What follows belongs to an exercise in optimizing a design on an open flow for small area; a production flow would make more cautious choices.
RTL that was checked went through simulation tests only; none was proved equivalent to the original.
Power figures rest on the tool's default switching activity, not on a simulated workload.

Setup of nickel:
==> flow/design.v (excerpt) <==
module ppp_rx (
    input             clk,
    input             rst,
    input             in_valid,
    input      [7:0]  in_data,
    output            pay_valid,
    output     [7:0]  pay_data,
    output            rec_valid,
    output            rec_err,
    output     [31:0] rec_w0,
    output     [31:0] rec_w1,
    output     [31:0] rec_w2,
    output     [31:0] rec_w3
);
    localparam [7:0]  FLAG = 8'h7E;
    localparam [7:0]  ESC  = 8'h7D;
    localparam [11:0] L_3013 = 12'hC1D;
    function [15:0] crc16_byte(input [15:0] crc_in, input [7:0] b);
        reg [7:0] x;
        begin
            x = crc_in[7:0] ^ b;
            x = x ^ {x[3:0], 4'h0};
            crc16_byte = {8'h00, crc_in[15:8]} ^ {x, 8'h00} ^ {5'h00, x, 3'h0} ^ {12'h000, x[7:4]};
        end
    endfunction
    reg        open_q;       
    reg        esc_q;        
    reg        pay_q;        
    reg [11:0] cnt;          
    reg [11:0] lfsr;         
    reg        acq;          
    reg        ctl;          
    reg        cx0, cx1;     
    reg [7:0]  b0, b1;       
    reg [7:0]  b2, b3;       
    reg [7:0]  d0, d1;       
    reg [15:0] crc;          
    wire over    = (lfsr == L_3013);    
    wire is_flag = in_valid && (in_data == FLAG);
    wire is_body = in_valid && open_q && (in_data != FLAG);
    wire push    = is_body && (esc_q || (in_data != ESC));
    wire [7:0] u = {in_data[7:6], in_data[5] ^ esc_q, in_data[4:0]};
    wire [2:0] cl   = cnt[2:0];
    wire       c_lt4 = (cnt[11:2] == 10'd0);
  ...
For scale: ~95 flip-flops, about 150 I/O pins.
Settings: LEC_CHECK=0, CAP_MARGIN=10, CORE_MARGIN=2, CORE_UTILIZATION=70, SLEW_MARGIN=10; clock period 5.5 ns.
standard.sh (not shown) runs the stock make flow with config.mk's settings and CLKGATE_MAP_FILE= SYNTH_SCRIPT=/design/flow/synth_recipe.tcl, a recipe that flattens the netlist after the stock synthesis.
==> flow/flow/run.sh <==
#!/bin/bash
# The standard layout (standard.sh: the standard flow's synthesis and ORFS steps, unchanged
# scripts) with two arguments changed:
#  - port buffers are the smallest buffer (buf_1) instead of the default choice;
#  - clock tree synthesis inserts no dummy loads.
set -euo pipefail
export BUFFER_PORTS_ARGS="-buffer_cell sky130_fd_sc_hd__buf_1"
export CTS_ARGS="-sink_clustering_enable -repair_clock_nets -dont_use_dummy_load -buf_list sky130_fd_sc_hd__clkbuf_16"
bash standard.sh > standard_flow.log 2>&1
Setup changes, nickel to violet
--- a/flow/flow/run.sh
+++ b/flow/flow/run.sh
@@ -7,3 +7,4 @@
 export BUFFER_PORTS_ARGS="-buffer_cell sky130_fd_sc_hd__buf_1"
-export CTS_ARGS="-sink_clustering_enable -repair_clock_nets -dont_use_dummy_load -buf_list sky130_fd_sc_hd__clkbuf_16"
+export CTS_ARGS="-sink_clustering_enable -repair_clock_nets -dont_use_dummy_load -buf_list sky130_fd_sc_hd__clkbuf_8"
+export SKIP_REPAIR_TIE_FANOUT=1
 bash standard.sh > standard_flow.log 2>&1
Findings:
Compared with nickel, violet shows final setup slack of the worst path higher by 0.14 ns. In violet relative to nickel, number of standard cells in the final layout excluding fillers had gone down by a few percent. Fraction of the cycle the final worst path needs in violet vs nickel: down 2.6 points. violet gives less total instance count after detailed placement than nickel did. Across both runs, number of ordinary and repair buffers in the finished layout was higher for violet than for nickel. Re total detailed-routing wirelength: violet and nickel aren't equal, and the lower value belongs to violet. The internal power consumption of violet is lower than that of nickel. Relative to nickel, buffer and inverter count on the worst path decreased by 1 in violet.
No functional check of the RTL was part of any run of this note.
┄┄┄┄┄┄┄┄┄┄
Requirement - Among the lines above, list those that contain the word "default".

Result of this exercise -
Power figures rest on the tool's default switching activity, not on a simulated workload.
#  - port buffers are the smallest buffer (buf_1) instead of the default choice;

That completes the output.